To do :: Look through the material below. Copy every line with the string "came" in it.
■ ■ ■ ■ ■
Source: an optimization exercise on an open RTL-to-GDS flow (aim: a short achievable clock period and few clock cycles). Production flows keep margins and buffers that such runs may drop.
Only simulation tests tie the RTL to the original design; equivalence was not proved.
Power is estimated from default activity; no workload was simulated.

### flow/flow/run.sh
#!/bin/bash
set -euo pipefail
bash standard.sh SETUP_SLACK_MARGIN=7 finish > standard_flow.log 2>&1
### flow/standard.sh
#!/bin/bash
# synth_recipe.tcl (not shown) runs the flow's synth.tcl, then flattens the netlist and writes it again
# the make line also repeats each setting of config.mk as NAME=value (left out here)
make -C /OpenROAD-flow-scripts/flow DESIGN_CONFIG=/design/flow/config.mk WORK_HOME=/design/flow/orfs CLKGATE_MAP_FILE= SYNTH_SCRIPT=/design/flow/synth_recipe.tcl "${@:-finish}"
### flow/config.mk
export PLATFORM = sky130hd
export DESIGN_NAME = mipsCpuBus
export DESIGN_NICKNAME = mipsCpuBus
export VERILOG_FILES = /design/flow/design.v
export SDC_FILE = /design/flow/constraint.sdc
export NUM_CORES = 4
export LEC_CHECK = 0
export CAP_MARGIN = 20
export CORE_MARGIN = 2
export CORE_UTILIZATION = 40
export PLACE_DENSITY = 0.45
export SETUP_SLACK_MARGIN = 5
export SLEW_MARGIN = 20
export TNS_END_PERCENT = 100
### flow/constraint.sdc
create_clock -name core_clock -period 10.0 [get_ports {clk}]
set_input_delay 2.0000 -clock core_clock [delete_from_list [all_inputs] [get_ports {clk}]]
set_output_delay 2.0000 -clock core_clock [all_outputs]
set_load 0.01 [all_outputs]
### flow/design.v
package mipsIsaPkg;
    typedef enum logic [5:0] {
        opSpecial = 6'd0,
        opJ       = 6'd2,
        opBeq     = 6'd4,
        opBne     = 6'd5,
        opAddiu   = 6'd9,
        opSlti    = 6'd10,
        opSltiu   = 6'd11,
        opAndi    = 6'd12,
        opOri     = 6'd13,
        opXori    = 6'd14,
        opLui     = 6'd15,
        opLw      = 6'd35,
        opSw      = 6'd43
    } opcodeE;
    typedef enum logic [5:0] {
        fnSll  = 6'd0,
        fnSrl  = 6'd2,
        fnSra  = 6'd3,
        fnSllv = 6'd4,
        fnSrlv = 6'd6,
        fnSrav = 6'd7,
        fnJr   = 6'd8,
        fnAddu = 6'd33,
        fnSubu = 6'd35,
        fnAnd  = 6'd36,
        fnOr   = 6'd37,
        fnXor  = 6'd38,
        fnSlt  = 6'd42,
        fnSltu = 6'd43
    } functE;
    typedef logic [4:0] regIdxT;
    typedef logic [31:0] wordT;
    typedef struct packed {
        opcodeE opcode;
        regIdxT rs;
        regIdxT rt;
        regIdxT rd;
        logic [4:0] shamt;
        functE funct;
    } rFormatS;
    typedef struct packed {
        opcodeE opcode;
        regIdxT rs;
        regIdxT rt;
        logic [15:0] imm;
    } iFormatS;
    typedef struct packed {
        opcodeE opcode;
        logic [25:0] target;
    } jFormatS;
    typedef union packed {
        rFormatS r;
        iFormatS i;
        jFormatS j;
    } instrU;
endpackage
package mipsCpuPkg;
    localparam logic [31:0] resetVector = 32'hBFC00000;
    localparam logic [31:0] haltAddress = 32'h00000000;
    localparam logic [4:0] regV0 = 5'd2;
    localparam int cacheBits = 5;
    localparam int prefetchWords = 24;
    localparam int selAdd = 0;
    localparam int selSub = 1;
    localparam int selAnd = 2;
    localparam int selOr  = 3;
    localparam int selXor = 4;
    localparam int selSlt = 5;
    localparam int selSltu = 6;
    localparam int selSll = 7;
    localparam int selSrl = 8;
    localparam int selSra = 9;
    localparam int nSel = 10;
    typedef struct packed {
        logic [nSel-1:0] sel;
        logic useImm;
        logic zeroA;
        logic shiftByShamt;
        logic isLoad;
        logic isStore;
        logic isBranch;
        logic branchOnEqual;
        logic isJump;
        logic isJumpReg;
        logic regWrite;
        logic useRs;
        logic useRt;
        logic [4:0] destReg;
        logic [4:0] srcA;
        logic [4:0] srcB;
        logic [31:0] imm;
        logic [4:0] shamt;
    } ctrlS;
endpackage
Context: an optimization exercise on an open-source flow, tuned for small area, a short achievable clock period and few clock cycles per item. The choices shown serve that exercise and are no tape-out recipe. The RTL was checked by simulation tests, not by an equivalence proof against the original design. No activity file was given, so power comes from the tool's default toggle rates.

run A:
## heater_handle_supervisor
module heater_handle_supervisor (
  input  logic                         clk_i,
  input  logic                         rst_ni,
  input  logic                         in_valid_i,
  output logic                         in_ready_o,
  input  logic [hhs_pkg::InW-1:0]      in_data_i,
  output logic                         out_valid_o,
  input  logic                         out_ready_i,
  output logic [hhs_pkg::OutW-1:0]     out_data_o,
  input  logic                         cfg_valid_i,
  output logic                         cfg_ready_o,
  input  logic [hhs_pkg::CfgIdxW-1:0]  cfg_index_i,
  input  logic [hhs_pkg::CfgDataW-1:0] cfg_data_i
);
  logic [15:0] sleep_ticks;
  logic [14:0] error_ticks;
  logic [9:0]  max_temp;
  logic [9:0]  min_temp;
  logic [7:0]  min_air;
  logic [8:0]  cool_lim;
  logic [7:0]  max_air_duty;
  logic [7:0]  sleep_fan_duty;
  logic        s0_valid_q;
  logic        s0_docked_q, s0_cold_q, s0_power_q;
  logic [9:0]  s0_temp_q;
  logic        s0_air_low_q;
  logic [7:0]  s0_level_q;
  ...
clock: 9.0 ns
lec_check: 0
cap_margin: 20
core_margin: 2
core_utilization: 40
cts_buf_list: sky130_fd_sc_hd__clkbuf_8
slew_margin: 20
standard.sh (not shown) runs the stock make flow with config.mk's settings and CLKGATE_MAP_FILE= SYNTH_SCRIPT=/design/flow/synth_recipe.tcl, a recipe that flattens the netlist after the stock synthesis.
==> flow/flow/run.sh <==
#!/bin/bash
# Layout: the standard flow (standard.sh, which runs the standard synthesis
# unchanged) with two settings changed: the ports are buffered with
# sky130_fd_sc_hd__buf_1 (buffer_ports' own pick is a delay buffer), and the
# timing repair aims for 5.7 ns of setup slack at the design's clock period.
# The make output goes to standard_flow.log; ORFS's logs stay under orfs/logs.
set -euo pipefail
bash standard.sh SETUP_SLACK_MARGIN=5.7 "BUFFER_PORTS_ARGS=-buffer_cell sky130_fd_sc_hd__buf_1" finish > standard_flow.log 2>&1
Testbench counts of run A, summed over its fixed seeds: cycles 16,024, items 16,000.
For run B, these inputs were changed with respect to run A:
--- a/flow/flow/run.sh
+++ b/flow/flow/run.sh
@@ -5 +5 @@
-# timing repair aims for 5.7 ns of setup slack at the design's clock period.
+# timing repair aims for 6.0 ns of setup slack at the design's clock period.
@@ -8 +8 @@
-bash standard.sh SETUP_SLACK_MARGIN=5.7 "BUFFER_PORTS_ARGS=-buffer_cell sky130_fd_sc_hd__buf_1" finish > standard_flow.log 2>&1
+bash standard.sh SETUP_SLACK_MARGIN=6.0 "BUFFER_PORTS_ARGS=-buffer_cell sky130_fd_sc_hd__buf_1" finish > standard_flow.log 2>&1
## What came out
Delta (run B minus run A): cell total after placement about even; largest stage delay on the critical path did not really move; routability-driven placement congestion ratio went down about 0.6%. Pin count of the biggest net entering global routing in run B is 1 above run A. Run B reports a higher met2 routing resource usage after global routing than run A does. The routed wire length on run B is in line with that on run A.
Input changes introduced in run C (baseline for comparison: run B):
--- a/flow/flow/run.sh
+++ b/flow/flow/run.sh
@@ -5 +5 @@
-# timing repair aims for 6.0 ns of setup slack at the design's clock period.
+# timing repair aims for 6.1 ns of setup slack at the design's clock period.
@@ -8 +8 @@
-bash standard.sh SETUP_SLACK_MARGIN=6.0 "BUFFER_PORTS_ARGS=-buffer_cell sky130_fd_sc_hd__buf_1" finish > standard_flow.log 2>&1
+bash standard.sh SETUP_SLACK_MARGIN=6.1 "BUFFER_PORTS_ARGS=-buffer_cell sky130_fd_sc_hd__buf_1" finish > standard_flow.log 2>&1
Results
Between run C and run B, the sequential standard cell area does not differ in any meaningful way. Measured against each other, run C and run B differ in filler cell count in the final layout, the lower figure coming from run B. Run C: multi-input gate area in the final layout higher than run B. Cmp run C vs run B: via count of the first global-routing pass lower in run C. Run C reports its critical setup path kind as register to primary output while run B reports register to register. Between run C and run B, the hold slack is higher for run B. Summary of run C over run B: count of buffers added by post-CTS timing repair for setup shows a reduction of 1, sequential share of layout area shows a reduction of 1.0 points, routed length on met3 shows an increase of 310 um, total via count in the routed design shows an increase of 344. Diff run C..run B | maximum frequency from static timing analysis | negligible.
The inputs of run D differ from those of run C as listed below.
- CTS_BUF_LIST no longer set, was sky130_fd_sc_hd__clkbuf_8
--- a/flow/flow/run.sh
+++ b/flow/flow/run.sh
@@ -5 +5 @@
-# timing repair aims for 6.1 ns of setup slack at the design's clock period.
+# timing repair aims for 5.8 ns of setup slack at the design's clock period.
@@ -8 +8 @@
-bash standard.sh SETUP_SLACK_MARGIN=6.1 "BUFFER_PORTS_ARGS=-buffer_cell sky130_fd_sc_hd__buf_1" finish > standard_flow.log 2>&1
+bash standard.sh SETUP_SLACK_MARGIN=5.8 "BUFFER_PORTS_ARGS=-buffer_cell sky130_fd_sc_hd__buf_1" finish > standard_flow.log 2>&1
==> run summary <==
- Per the comparison of run D with run C, average vias per placed instance fell 1.7%; worst supply voltage drop on vdd rose 0.0000032 V; filler-free cell count of the finished design fell 31.
- Run D ran to completion and came out clean on the timing, design-rule and antenna checks.
- Per the comparison of run D with run C, share of cells above drive strength 1 decreased 6.4 points; routed wire length moved down.
- Of the two values seen for timing endpoint of the critical path, s1_duty_sel_q[6] was produced by run D and in_ready_o by run C.

* * *

Starting RTL as in the previous note.
Settings: LEC_CHECK=0, CAP_MARGIN=20, CORE_MARGIN=2, CORE_UTILIZATION=40, SLEW_MARGIN=20; clock period 9.0 ns.
==> flow/flow/run.sh <==
#!/bin/bash
# Layout: the standard flow (standard.sh, which runs the standard synthesis
# unchanged) with two settings changed: the ports are buffered with
# sky130_fd_sc_hd__buf_1 (buffer_ports' own pick is a delay buffer), and the
# timing repair aims for 6.0 ns of setup slack at the design's clock period.
# The make output goes to standard_flow.log; ORFS's logs stay under orfs/logs.
set -euo pipefail
bash standard.sh SETUP_SLACK_MARGIN=6.0 "BUFFER_PORTS_ARGS=-buffer_cell sky130_fd_sc_hd__buf_1" finish > standard_flow.log 2>&1
The baseline finished with timing, DRC and antenna clean.
Testbench counts at the start, summed over its fixed seeds: cycles 16,024, items 16,000.
==> next run, changes <==
--- a/flow/config.mk
+++ b/flow/config.mk
@@ -9,3 +9,4 @@
 export CORE_MARGIN = 2
-export CORE_UTILIZATION = 40
+export CORE_UTILIZATION = 50
+export CTS_BUF_LIST = sky130_fd_sc_hd__clkbuf_8
 export SLEW_MARGIN = 20
After rerunning:
- die area drops by about a fifth
- cell area drops slightly
- setup slack gets worse by 0.036 ns
- power drops by a few percent
- clock skew is about the same

==> static timing again, ports no longer ideal <==
In the flow no input, the clock included, has a driving cell. The finished layouts below were timed again as built, in two steps. Step 1: set_driving_cell puts a clkbuf_16 on clk_i and a buf_2 on each other input, an assumption about the parent block. Step 2, shift: input delay + t, output delay - t, t = (earliest + latest rising clock arrival at the registers) / 2. This alone moves slack from input paths to output paths. Slacks: ideal ports / drivers / drivers and shift; pairs: ideal ports / drivers.
run | shift t [ns] | slack for setup (ns) | cell pins on the clock port's net
run A | 0.532 | 5.875 / 5.875 / 5.407 | 1
run B | 0.527 | 6.050 / 6.027 / 5.629 | 1
run C | 0.525 | 6.054 / 6.006 / 5.710 | 1
run D | 0.487 | 5.921 / 5.921 / 5.549 | 1
the first run of note 2 | 0.494 | 6.069 / 6.045 / 5.638 | 1
the second run of note 2 | 0.506 | 6.033 / 6.029 / 5.652 | 1
After both steps every run listed still meets setup and hold. For run A, which loses most, drivers alone change the setup slack by 0.000 ns; drivers and shift together by -0.468 ns.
■ ■ ■ ■ ■
Written answer ::
## What came out
- Run D ran to completion and came out clean on the timing, design-rule and antenna checks.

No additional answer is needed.